Here’s a visual representation of a bull and bear flag vs. bull and bear pennants.
What is a Bull Flag Pattern?
A bull flag is a bullish continuation chart pattern. It forms when there’s a sharp uptrend followed by a relatively brief consolidation period and a bullish breakout. An increase in the volume must drive the initial bullish trend traded, and the pullback should have a corresponding drop in volume. Finally, the resulting breakout above the flag’s resistance must be driven by increased volume.
In a bull flag pattern, the flag is often a short-term price pullback, and the price doesn’t retrace more than 50% of the flagpole. There’s a higher chance of trend reversal if the pullback covers the entire flagpole.
How to Trade the Bull Flag Pattern
Since a bull flag is a bullish continuation chart pattern, the potential entry for a long position is after a breakout above the resistance. Note that if the price breaks above the resistance and closes below it, it implies that there isn’t enough bullish momentum to push the prices further. The price should break and close above the flag’s upper trendline for an ideal setup. You can set the stop loss below the flag’s support.

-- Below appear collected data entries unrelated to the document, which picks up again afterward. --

$ cat config.mk
export PLATFORM = sky130hd
export DESIGN_NAME = cp0_timer_ctrl
export DESIGN_NICKNAME = d
export VERILOG_FILES = /design/src/rtl/cp0_defs.sv /design/src/rtl/cp0_timer.sv /design/src/rtl/cp0_timer_ctrl.sv
export SDC_FILE = /design/constraint.sdc
export NUM_CORES = 1
export LEC_CHECK = 0
export BUFFER_PORTS_ARGS = -buffer_cell sky130_fd_sc_hd__clkbuf_2
export CAP_MARGIN = 20
export CORE_ASPECT_RATIO = 1.1
export CORE_MARGIN = 2
export CORE_UTILIZATION = 55
export CTS_CLUSTER_DIAMETER = 200
export DETAILED_ROUTE_END_ITERATION = 16
export GPL_TIMING_DRIVEN = 0
export PLACE_DENSITY_LB_ADDON = 0.08
export SKIP_CTS_REPAIR_TIMING = 1
export SLEW_MARGIN = 40
export SYNTH_ARGS = -nofsm -noshare
export SYNTH_HDL_FRONTEND = slang
export SYNTH_SLANG_ARGS = --single-unit
$ cat constraint.sdc
create_clock -name clk -period 2.7 [get_ports clk]
set_input_delay 0.27 -clock clk [delete_from_list [all_inputs] [get_ports clk]]
set_output_delay 0.27 -clock clk [all_outputs]
set_load 0.02 [all_outputs]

The rationale is that a break below the support could signal a trend reversal.
When setting the profits target, you can peg it on the prevailing market volatility using the ATR indicator. Alternatively, you can put it at the equivalent of the pattern’s flagpole.

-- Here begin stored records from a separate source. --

<file path="src/rtl/fft_pkg.sv">
// Shared types for the FFT4 output path: complex sample, four-sample group, read FSM states.
package fft_pkg;

    localparam int unsigned DATA_W    = 27;
    localparam int unsigned IDX_W     = 11;
    localparam int unsigned GRP_DEPTH = 4;
    localparam int unsigned PTR_W     = $clog2(GRP_DEPTH);

    typedef struct packed {
        logic signed [DATA_W-1:0] r;
        logic signed [DATA_W-1:0] i;
    } cplx_t;

    typedef struct packed {
        cplx_t [3:0]       s;
        logic [IDX_W-1:0]  idx;
    } grp4_t;

    typedef enum logic {
        StIdle,
        StSerial
    } ser_state_e;

endpackage

</file>
<file path="src/rtl/grp_fifo.sv">
// Synchronous FIFO of four-sample groups; exposes the head and the entry behind it.
module grp_fifo
    import fft_pkg::*;
#(
    parameter int unsigned DEPTH = GRP_DEPTH
) (
    input  logic                     clk,
    input  logic                     rst_n,
    input  logic                     push,
    input  grp4_t                    push_data,
    input  logic                     pop,
    output grp4_t                    head,
    output grp4_t                    head_next,
    output logic [$clog2(DEPTH):0]   level,
    output logic                     full
);

    localparam int unsigned PtrW = $clog2(DEPTH);
    localparam int unsigned LvlW = PtrW + 1;

    grp4_t            mem [DEPTH];
    logic [PtrW-1:0]  wr_ptr_q, rd_ptr_q;
    logic [LvlW-1:0]  level_q, level_d;
    logic             do_push, do_pop;

    assign full    = (level_q == LvlW'(DEPTH));
    assign do_pop  = pop && (level_q != '0);
    // A pop in the same cycle frees a slot, so a full FIFO still accepts.
    assign do_push = push && (!full || do_pop);

    always_comb begin
        level_d = level_q;
        case ({do_push, do_pop})
            2'b10:   level_d = level_q + LvlW'(1);
            2'b01:   level_d = level_q - LvlW'(1);
            default: level_d = level_q;
        endcase
    end

    always_ff @(posedge clk or negedge rst_n) begin
        if (!rst_n) begin
            wr_ptr_q <= '0;
            rd_ptr_q <= '0;
            level_q  <= '0;
        end else begin
            if (do_push) wr_ptr_q <= wr_ptr_q + PtrW'(1);
            if (do_pop)  rd_ptr_q <= rd_ptr_q + PtrW'(1);
            level_q <= level_d;
        end
    end

    always_ff @(posedge clk) begin
        if (do_push) mem[wr_ptr_q] <= push_data;
    end

    assign head      = mem[rd_ptr_q];
    assign head_next = mem[rd_ptr_q + PtrW'(1)];
    assign level     = level_q;

endmodule

</file>
<file path="src/rtl/fft4_group_serializer.sv">
// Buffers FFT4 result groups and streams them out one complex sample per cycle.
module fft4_group_serializer
    import fft_pkg::*;
#(
    parameter int unsigned DATA_WIDTH = DATA_W,
    parameter int unsigned IDX_WIDTH  = IDX_W,
    parameter int unsigned DEPTH      = GRP_DEPTH
) (
    input  logic                    clk,
    input  logic                    rst_n,
    input  logic                    in_valid,
    input  logic [IDX_WIDTH-1:0]    in_index,
    input  logic [DATA_WIDTH-1:0]   in0_r,
    input  logic [DATA_WIDTH-1:0]   in0_i,
    input  logic [DATA_WIDTH-1:0]   in1_r,
    input  logic [DATA_WIDTH-1:0]   in1_i,
    input  logic [DATA_WIDTH-1:0]   in2_r,
    input  logic [DATA_WIDTH-1:0]   in2_i,
    input  logic [DATA_WIDTH-1:0]   in3_r,
    input  logic [DATA_WIDTH-1:0]   in3_i,
    input  logic                    out_ready,
    input  logic                    clr_ovf,
    output logic                    out_valid,
    output logic [DATA_WIDTH-1:0]   out_r,
    output logic [DATA_WIDTH-1:0]   out_i,
    output logic [IDX_WIDTH+1:0]    out_index,
    output logic                    full,
    output logic                    overflow,
    output logic [$clog2(DEPTH):0]  level
);

    localparam int unsigned LvlW = $clog2(DEPTH) + 1;

    grp4_t                  grp_in, head, head_next, src;
    ser_state_e             state_q, state_d;
    logic [1:0]             k_q, k_d;
    logic [DATA_WIDTH-1:0]  out_r_d, out_i_d;
    logic [IDX_WIDTH+1:0]   out_index_d;
    logic                   overflow_d;
    logic                   pop, drop, load;

    always_comb begin
        grp_in.s[0].r = in0_r;
        grp_in.s[0].i = in0_i;
        grp_in.s[1].r = in1_r;
        grp_in.s[1].i = in1_i;
        grp_in.s[2].r = in2_r;
        grp_in.s[2].i = in2_i;
        grp_in.s[3].r = in3_r;
        grp_in.s[3].i = in3_i;
        grp_in.idx    = in_index;
    end

    assign pop  = (state_q == StSerial) && out_ready && (k_q == 2'd3);
    assign drop = in_valid && full && !pop;

    grp_fifo #(
        .DEPTH (DEPTH)
    ) u_fifo (
        .clk       (clk),
        .rst_n     (rst_n),
        .push      (in_valid),
        .push_data (grp_in),
        .pop       (pop),
        .head      (head),
        .head_next (head_next),
        .level     (level),
        .full      (full)
    );

    always_comb begin
        state_d     = state_q;
        k_d         = k_q;
        src         = head;
        load        = 1'b0;
        out_r_d     = out_r;
        out_i_d     = out_i;
        out_index_d = out_index;
        unique case (state_q)
            StIdle: begin
                if (level != '0) begin
                    state_d = StSerial;
                    k_d     = 2'd0;
                    load    = 1'b1;
                end
            end
            StSerial: begin
                if (out_ready) begin
                    if (k_q != 2'd3) begin
                        k_d  = k_q + 2'd1;
                        load = 1'b1;
                    end else begin
                        k_d = 2'd0;
                        // Head is being popped; the entry behind it follows without a bubble.
                        if (level > LvlW'(1)) begin
                            src  = head_next;
                            load = 1'b1;
                        end else begin
                            state_d = StIdle;
                        end
                    end
                end
            end
            default: state_d = StIdle;
        endcase
        if (load) begin
            out_r_d     = src.s[k_d].r;
            out_i_d     = src.s[k_d].i;
            out_index_d = {src.idx, k_d};
        end
    end

    always_comb begin
        overflow_d = overflow;
        if (drop)         overflow_d = 1'b1;
        else if (clr_ovf) overflow_d = 1'b0;
    end

    always_ff @(posedge clk or negedge rst_n) begin
        if (!rst_n) begin
            state_q   <= StIdle;
            k_q       <= 2'd0;
            out_r     <= '0;
            out_i     <= '0;
            out_index <= '0;
            overflow  <= 1'b0;
        end else begin
            state_q   <= state_d;
            k_q       <= k_d;
            out_r     <= out_r_d;
            out_i     <= out_i_d;
            out_index <= out_index_d;
            overflow  <= overflow_d;
        end
    end

    assign out_valid = (state_q == StSerial);

endmodule

</file>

What is a Bear Flag Pattern?
A bear flag is a bearish continuation chart pattern. It looks like an inverted bull flag pattern and forms when there’s a sharp downtrend followed by a relatively brief consolidation period and a bearish breakout. Like with the bull flag pattern, the initial bearish trend must be driven by an increase in the volume traded, with a drop in the volume during the consolidation phase. The resulting breakout below the flag’s supports must also be accompanied by increased volume.

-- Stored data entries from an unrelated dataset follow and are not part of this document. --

<file path="config.mk">
export PLATFORM = sky130hd
export DESIGN_NAME = tableau_row_buffer
export DESIGN_NICKNAME = d
export VERILOG_FILES = /design/src/rtl/qcm_pkg.sv /design/src/rtl/tableau_row_mem.sv /design/src/rtl/tableau_row_buffer.sv
export SDC_FILE = /design/constraint.sdc
export NUM_CORES = 1
export LEC_CHECK = 0
export BUFFER_PORTS_ARGS = -buffer_cell sky130_fd_sc_hd__buf_2
export CORE_MARGIN = 2
export CORE_UTILIZATION = 45
export DETAILED_ROUTE_END_ITERATION = 8
export HOLD_SLACK_MARGIN = 0.06
export PLACE_DENSITY = 0.65
export SYNTH_ARGS = -nofsm -noshare
export SYNTH_HDL_FRONTEND = slang
export SYNTH_SLANG_ARGS = --single-unit
</file>
<file path="constraint.sdc">
create_clock -name clk -period 2.7 [get_ports clk]
set_input_delay 0.81 -clock clk [delete_from_list [all_inputs] [get_ports clk]]
set_output_delay 0.81 -clock clk [all_outputs]
set_load 0.02 [all_outputs]
</file>
<file path="src/rtl/qcm_pkg.sv">
// -----------------------------------------------------------------------------
// qcm_pkg
// Shared types for the tableau pipeline: single-qubit Pauli literal encoding,
// the nominal tableau row layout and the row-buffer state encoding.
// -----------------------------------------------------------------------------
package qcm_pkg;

    // Two-bit Pauli literal encoding used on every literals bus.
    typedef enum logic [1:0] {
        LIT_I = 2'b00,
        LIT_Z = 2'b01,
        LIT_X = 2'b10,
        LIT_Y = 2'b11
    } literal_e;

    // Nominal qubit count of the pipeline; row_t is laid out for it.
    localparam int unsigned QCM_NUM_QUBIT = 3;

    // One tableau row: per-qubit literals (qubit q at [q]) plus the phase bit.
    // Packed so that {literals, phase} maps straight onto a flat row word.
    typedef struct packed {
        logic [QCM_NUM_QUBIT-1:0][1:0] literals;
        logic                          phase;
    } row_t;

    // Row buffer sequencing.
    typedef enum logic [1:0] {
        ST_CAPTURE = 2'd0,
        ST_WAIT_GP = 2'd1,
        ST_READOUT = 2'd2
    } buf_state_e;

endpackage

</file>
<file path="src/rtl/tableau_row_mem.sv">
// -----------------------------------------------------------------------------
// tableau_row_mem
// DEPTH-entry row store, one write port and one registered read port.
// The read register is reset so the replayed row bus starts at all-zero;
// the storage array itself is never cleared.
//
// Ports
//   clk        in   clock
//   rst_new    in   asynchronous active-high reset (read register only)
//   i_wr_en    in   write strobe
//   i_wr_addr  in   write row index
//   i_wr_data  in   row word to store
//   i_rd_en    in   read strobe; read register holds when low
//   i_rd_addr  in   read row index
//   o_rd_data  out  registered read data
// -----------------------------------------------------------------------------
module tableau_row_mem #(
    parameter int unsigned DEPTH = 3,
    parameter int unsigned WIDTH = 7,
    parameter int unsigned AW    = $clog2(DEPTH + 1)
) (
    input  logic             clk,
    input  logic             rst_new,
    input  logic             i_wr_en,
    input  logic [AW-1:0]    i_wr_addr,
    input  logic [WIDTH-1:0] i_wr_data,
    input  logic             i_rd_en,
    input  logic [AW-1:0]    i_rd_addr,
    output logic [WIDTH-1:0] o_rd_data
);

    logic [WIDTH-1:0] r_mem [DEPTH];
    logic [WIDTH-1:0] r_rd_data;

    always_ff @(posedge clk) begin
        if (i_wr_en) begin
            r_mem[i_wr_addr] <= i_wr_data;
        end
    end

    always_ff @(posedge clk or posedge rst_new) begin
        if (rst_new) begin
            r_rd_data <= '0;
        end else if (i_rd_en) begin
            r_rd_data <= r_mem[i_rd_addr];
        end
    end

    assign o_rd_data = r_rd_data;

endmodule

</file>
<file path="src/rtl/tableau_row_buffer.sv">
// -----------------------------------------------------------------------------
// tableau_row_buffer
// Captures NUM_QUBIT canonical-stage rows, waits for the global-phase unit,
// then replays the rows in order on consecutive cycles.
//
// Ports
//   clk                    in   clock
//   rst_new                in   asynchronous active-high reset
//   literals_in            in   captured row literals (2 bits per qubit)
//   phase_in               in   captured row phase
//   valid_in               in   row strobe
//   valid_P                in   P-basis-ready pulse, held until next readout
//   gp_ready               in   downstream ready; starts readout from WAIT_GP
//   literals_out           out  replayed row literals (holds last row)
//   phase_out              out  replayed row phase (holds last row)
//   valid_out              out  replayed row strobe
//   valid_P_out            out  latched valid_P, aligned with row 0 readout
//   literal_phase_readout  out  high on every readout cycle
//   ld_flag_anticommute    out  one-cycle pulse after the last row is stored
//   overflow_err           out  sticky: row arrived outside CAPTURE
//   gate_count             out  completed readouts, saturating at TOTAL_GATE
// -----------------------------------------------------------------------------
module tableau_row_buffer
    import qcm_pkg::*;
#(
    parameter int unsigned NUM_QUBIT  = 3,
    parameter int unsigned TOTAL_GATE = 30
) (
    input  logic                              clk,
    input  logic                              rst_new,
    input  logic [2*NUM_QUBIT-1:0]            literals_in,
    input  logic                              phase_in,
    input  logic                              valid_in,
    input  logic                              valid_P,
    input  logic                              gp_ready,
    output logic [2*NUM_QUBIT-1:0]            literals_out,
    output logic                              phase_out,
    output logic                              valid_out,
    output logic                              valid_P_out,
    output logic                              literal_phase_readout,
    output logic                              ld_flag_anticommute,
    output logic                              overflow_err,
    output logic [$clog2(TOTAL_GATE+1)-1:0]   gate_count
);

    localparam int unsigned CW = $clog2(NUM_QUBIT + 1);
    localparam int unsigned GW = $clog2(TOTAL_GATE + 1);
    localparam int unsigned RW = 2 * NUM_QUBIT + 1;
    localparam logic [CW-1:0] LAST_ROW = CW'(NUM_QUBIT - 1);
    localparam logic [GW-1:0] GATE_MAX = GW'(TOTAL_GATE);

    buf_state_e    r_state;
    logic [CW-1:0] r_wr_cnt;
    logic [CW-1:0] r_rd_cnt;
    logic [GW-1:0] r_gate_count;
    logic          r_valid_out;
    logic          r_readout;
    logic          r_valid_P_out;
    logic          r_p_latch;
    logic          r_ld_flag;
    logic          r_overflow;

    logic          w_wr_en;
    logic          w_first_rd;
    logic          w_rd_en;
    logic [CW-1:0] w_rd_addr;
    logic          w_last_rd;
    logic [RW-1:0] w_rd_data;

    // Row 0 is read on the same edge that sees gp_ready in WAIT_GP, so the
    // memory's read register doubles as the output register and row 0 is
    // visible one edge after gp_ready. rd_cnt then points at the next row.
    assign w_wr_en    = (r_state == ST_CAPTURE) && valid_in;
    assign w_first_rd = (r_state == ST_WAIT_GP) && gp_ready;
    assign w_rd_en    = w_first_rd || (r_state == ST_READOUT);
    assign w_rd_addr  = w_first_rd ? '0 : r_rd_cnt;
    assign w_last_rd  = w_rd_en && (w_rd_addr == LAST_ROW);

    tableau_row_mem #(
        .DEPTH (NUM_QUBIT),
        .WIDTH (RW),
        .AW    (CW)
    ) u_row_mem (
        .clk       (clk),
        .rst_new   (rst_new),
        .i_wr_en   (w_wr_en),
        .i_wr_addr (r_wr_cnt),
        .i_wr_data ({literals_in, phase_in}),
        .i_rd_en   (w_rd_en),
        .i_rd_addr (w_rd_addr),
        .o_rd_data (w_rd_data)
    );

    always_ff @(posedge clk or posedge rst_new) begin
        if (rst_new) begin
            r_state       <= ST_CAPTURE;
            r_wr_cnt      <= '0;
            r_rd_cnt      <= '0;
            r_gate_count  <= '0;
            r_valid_out   <= 1'b0;
            r_readout     <= 1'b0;
            r_valid_P_out <= 1'b0;
            r_p_latch     <= 1'b0;
            r_ld_flag     <= 1'b0;
            r_overflow    <= 1'b0;
        end else begin
            r_ld_flag     <= 1'b0;
            r_valid_P_out <= 1'b0;
            r_valid_out   <= w_rd_en;
            r_readout     <= w_rd_en;

            if (valid_in && (r_state != ST_CAPTURE)) begin
                r_overflow <= 1'b1;
            end

            // A pulse arriving on the first readout edge itself is forwarded too.
            if (w_first_rd) begin
                r_valid_P_out <= r_p_latch | valid_P;
                r_p_latch     <= 1'b0;
            end else if (valid_P) begin
                r_p_latch <= 1'b1;
            end

            case (r_state)
                ST_CAPTURE: begin
                    if (valid_in) begin
                        if (r_wr_cnt == LAST_ROW) begin
                            r_wr_cnt  <= '0;
                            r_ld_flag <= 1'b1;
                            r_state   <= ST_WAIT_GP;
                        end else begin
                            r_wr_cnt <= r_wr_cnt + CW'(1);
                        end
                    end
                end
                ST_WAIT_GP: begin
                    if (gp_ready) begin
                        r_rd_cnt <= CW'(1);
                        r_state  <= ST_READOUT;
                    end
                end
                ST_READOUT: begin
                    r_rd_cnt <= r_rd_cnt + CW'(1);
                end
                default: begin
                    r_state <= ST_CAPTURE;
                end
            endcase

            // Overrides the case above, which also covers a one-row tableau
            // finishing on the WAIT_GP edge.
            if (w_last_rd) begin
                r_state  <= ST_CAPTURE;
                r_rd_cnt <= '0;
                if (r_gate_count != GATE_MAX) begin
                    r_gate_count <= r_gate_count + GW'(1);
                end
            end
        end
    end

    assign literals_out          = w_rd_data[RW-1:1];
    assign phase_out             = w_rd_data[0];
    assign valid_out             = r_valid_out;
    assign literal_phase_readout = r_readout;
    assign valid_P_out           = r_valid_P_out;
    assign ld_flag_anticommute   = r_ld_flag;
    assign overflow_err          = r_overflow;
    assign gate_count            = r_gate_count;

endmodule
</file>
# --- Yosys cells after proc, flatten, opt, wreduce, memory -nomap -nowiden ---
# Memories as Yosys holds them, arrays and structs flattened. A register that Yosys moved wholly into a read port is not among the register bits.
# Index checks and enable logic that the tools add are counted.
op_classes:
  n_addsub: 3
  eq_ne: 9
  mux: 18
  bitwise_logic: 1
  n_reduce_logical: 13
op_table:
  columns: ["operator", "n"]
  rows:
  - ["two-way mux 2 bit", 8]
  - ["two-way mux 1 bit", 8]
  - ["== test 2 bit, second input constant", 3]
  - ["!= test 3 bit, second input constant", 2]
  - ["case mux 2 bit (3 select lines)", 1]
  - ["AND reduction 2 bit", 3]
  - ["adder 5 x 1 -> 5 bit, second input constant", 1]
  - ["!= test 5 bit, second input constant", 1]
  - ["adder 2 x 1 -> 2 bit, second input constant", 2]
  - ["logical AND 1 bit", 4]
  - ["case mux 2 bit (2 select lines)", 1]
  - ["AND reduction 4 bit", 1]
  - ["nonzero test 2 bit", 2]
  - ["!= test 3 x 2 -> 1 bit, second input constant", 1]
  - ["nonzero test 3 bit", 1]
  - ["== test 2 x 1 -> 1 bit, second input constant", 1]
  - ["zero test 2 bit", 1]
  - ["!= test 2 bit, second input constant", 1]
  - ["logical OR 1 bit", 1]
  - ["OR 1 bit", 1]
word_totals:
  ff_bits: 16
  ramBits: 21
  input_bits: 12
  output_inout_bits: 17
  word_cells: 54
  n_memories: 1
mem_list:
  columns: ["name", "words", "width", "rd", "rd_clocked_by_memory_dff", "wr", "line", "source"]
  rows:
  - ["u_row_mem.r_mem", 3, 7, 1, 1, 1, "tableau_row_mem.sv:32", "logic [WIDTH-1:0] r_mem [DEPTH];"]

# --- Depth between registers and ports, before layout ---
# Gate-level depths: netlist (run 1).
logic_depth:
  depth_word: 7
  ltp_mapped: 7

# --- Modules after synthesis ---
# From an unflattened synthesis (run 1), not the netlist that was laid out.
unflattened:
  hier_cells: 140
  area_unflattened_um2: 1943.1
by_module_without_submodules:
  columns: ["mod", "instances", "cells_per_inst", "area_each_um2", "seq_area_each_um2"]
  rows:
  - ["tableau_row_mem", 1, 64, 1132.3, 805.8]
  - ["tableau_row_buffer", 1, 76, 810.8, 400.4]

# --- Least setup slack after synthesis (run 1) ---
# No wires, ideal clock.
synth_path:
  path_kind: "input-to-reg"
  startpoint: "input valid_in"
  endpoint: "memory u_row_mem.r_mem[1][0] (enable)"
  setup_time_ps: 384
  arrival_time_ps: 1611
  required_time_ps: 2316
  setup_slack_ps: 705
  stages: 2
  path_cell_list: "nand2_1 -> nor3b_1"
synth_between:
  elab_chain_len: 3
synth_rtl:
  columns: ["element", "line", "source"]
  rows:
  - ["from (decl)", "tableau_row_buffer.sv:33", "input logic valid_in,"]
  - ["logical AND 1 bit", "tableau_row_buffer.sv:73", "assign w_wr_en = (r_state == ST_CAPTURE) && valid_in;"]
  - ["two-way mux 1 bit", "tableau_row_mem.sv:36", "if (i_wr_en) begin"]
  - ["two-way mux 1 bit (not written as such)", "tableau_row_mem.sv:37", "r_mem[i_wr_addr] <= i_wr_data;"]
  - ["to (decl)", "tableau_row_mem.sv:32", null]
# Every way passes these cells.

# --- Worst setup path after layout (run 1) ---
layout_path:
  startpoint: "register r_state[1]"
  endpoint: "register r_gate_count[4], in the netlist gate_count[4]"
layout_between:
  elab_chain_len: 6
  elab_cells_between_ends: 8
layout_rtl:
  columns: ["element", "line", "source"]
  rows:
  - ["from (decl)", "tableau_row_buffer.sv:52", "buf_state_e r_state;"]
  - ["from (signal assigned)", "tableau_row_buffer.sv:96", "r_state <= ST_CAPTURE;"]
  - ["from (signal assigned)", "tableau_row_buffer.sv:130", "r_state <= ST_WAIT_GP;"]
  - ["from (signal assigned)", "tableau_row_buffer.sv:139", "r_state <= ST_READOUT;"]
  - ["== test 2 x 1 -> 1 bit", "tableau_row_buffer.sv:74", "assign w_first_rd = (r_state == ST_WAIT_GP) && gp_ready;"]
  - ["logical AND 1 bit", "tableau_row_buffer.sv:74", null]
  - ["two-way mux 2 bit", "tableau_row_buffer.sv:76", "assign w_rd_addr = w_first_rd ? '0 : r_rd_cnt;"]
  - ["== test 2 bit", "tableau_row_buffer.sv:77", "assign w_last_rd = w_rd_en && (w_rd_addr == LAST_ROW);"]
  - ["logical AND 1 bit (*)", "tableau_row_buffer.sv:77", null]
  - ["AND reduction 2 bit (no line) (*)", null, null]
  - ["to (signal assigned)", "tableau_row_buffer.sv:156", "r_gate_count <= r_gate_count + GW'(1);"]
  - ["to (decl)", "tableau_row_buffer.sv:55", "logic [GW-1:0] r_gate_count;"]
# Mark *: on every way between the ends. The rest lies on a longest branch, timed or not.
# A chain may end at the register's enable or synchronous reset.

==> results of run 1 <==
[Yosys cell counts]
cell	n
a31oi_1	3
a21oi_1	4
nand3_1	2
and3_1	1
nor2b_1	10
mux2_1	1
nand2_1	7
inv_2	1
a311oi_1	8
o2bb2ai_1	1
inv_1	16
nand2b_1	2
buf_6	1
nand2_2	1
xnor2_1	2
nand4_1	4
a21o_1	3
ha_1	6
edfxtp_1	21
nor2b_4	1
o21ai_1	3
dfrtp_1	23
nor3_1	2
xor2_1	1
buf_2	4
o221ai_1	7
nor2_1	4
nand4_2	1
clkbuf_1	1
o32a_1	1
a22o_1	1
o21a_1	7
buf_4	2
a221oi_1	1
nor3b_1	1
o21ai_0	8
[worst reg2reg max path, delay by kind of cell, from the launching register on]
family	cells	cell delay (ps)
AND/OR/NAND/NOR	3	760
multiplexers	1	320
buffers and inverters	1	130
flip-flops	1	390
adder cells (fa/ha/maj)	1	280
[logic make-up after synthesis]
family | share of synthesized area, %
adder cells (fa/ha/maj) | 3.797
multiplexers | 0.5696
AND/OR/NAND/NOR | 10.51
XOR/XNOR | 1.329
buffers and inverters | 5.759
flip-flops | 61.01
AO/OA/AOI/OAI | 17.03
[final timing paths]
| path | startpoint | to | slack (ps) |
|---|---|---|---|
| hold reg to reg | overflow_err | overflow_err | 460 |
| hold / removal | overflow_err | overflow_err | 460 |
| setup / recovery | r_state[1] | gate_count[4] | 710 |
| max in group asynchronous | rst_new | u_row_mem.o_rd_data[0] | 1900 |
| setup reg to reg | r_state[1] | gate_count[4] | 710 |
| min in group asynchronous | rst_new | ld_flag_anticommute | 540 |
[area by class of cell]
cell class	instances	share of cell area (%)
clock buffer	6	3.612
clock inverter	2	1.478
inverter	17	2.791
multi-input combinational	93	28.74
sequential	44	52.76
tap	52	2.846
timing repair buffer	33	7.772
[power by group through the flow]
stage	combinational [mW]	clock, mW	sequential (mW)
after floorplan	0.475	0	1.07
after global placement	0.684	0	1.02
after detailed placement	0.713	0	1.03
after CTS	0.719	0.523	1.01
after global routing	0.793	0.554	1.04
final	0.709	0.507	1.01
[metal layers]
layer  wire length, um  track usage, %  share of wire, %
met1              1604           18.99                44
met2              1868           27.99                51
met3               135           4.329               3.7
met4                76           7.051               2.1
met5                 0               0                 0
[sequential cells by signal (all words and copies together) (netlist names)]
name / flops
r_state: 2
literal_phase_readout: 1
r_rd_cnt: 2
valid_P_out: 1
r_wr_cnt: 2
gate_count: 5
u_row_mem.o_rd_data: 7
ld_flag_anticommute: 1
u_row_mem.r_mem: 21
r_p_latch: 1
overflow_err: 1
[cells in the final DEF, fill, tap and decap left out, types with 2 or more instances in the layout]
cell type  instances
nand3_1            2
ha_1               6
nor2b_1           10
a31oi_1            3
dfrtp_1           23
nand2_1            7
nand4_1            4
buf_4              5
a311oi_1           8
o221ai_1           7
o21ai_1            3
nand2b_1           2
xnor2_1            2
a21o_1             3
buf_2             28
a21oi_1            4
nor2_1             4
inv_1             16
edfxtp_1          21
nor3_1             2
clkbuf_8           6
o21a_1             7
o21ai_0            8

When trading a bearish flag pattern, the pullback during the consolidation phase must not exceed 50% of the initial bearish trend. If it does, there’s a high probability of a trend reversal.
How to Trade the Bear Flag Pattern
Given that a bear flag is a bearish continuation chart pattern, the potential entry for a short position is after a breakout below the flag’s support.
Depending on the timeframe you’re trading, if the price drops below the support but fails to close below it, it implies that there isn’t enough short-selling momentum. In this case, always wait for the price to break and close below the flag’s support.
You can set the stop loss above the flag’s resistance. A pullback above the resistance after a bearish breakout could signal a trend reversal. As for the profits target, you can peg it on the prevailing market volatility using the ATR indicator. Alternatively, you can set it at the equivalent of the pattern’s flagpole.
The Bottom Line
In price action trading, bull and bear flags are bullish and bearish trend continuation chart patterns, respectively. They form after a relatively short-lived consolidation period after a sustained bullish or bearish trend. The consolidation phase is followed by a breakout confirming the trend continuation. When trading the bull flag, a bullish trend continuation is confirmed by a breakout above the flag’s resistance. A bear flag confirms a bearish trend continuation by a breakout below the flag’s support.
Volume plays a key role in the formation of a flag pattern. The initial trend that forms the flagpole must be driven by a sustained increase in the volume traded, followed by a subsequent drop in the volume during the consolidation phase. Finally, the breakout for the pattern continuation must be driven by a resurgence in higher volume. We put such a big emphasis on context and volume because volume leads price, so when change in volume supports the chart patterns, it increases the probability of a trend continuation. The more traders act on the pattern, the more it becomes a self-fulfilling prophecy.
Remember, patterns are not strategies until we merge them with rules, markets, setups, and trade plans, as shown in this guide.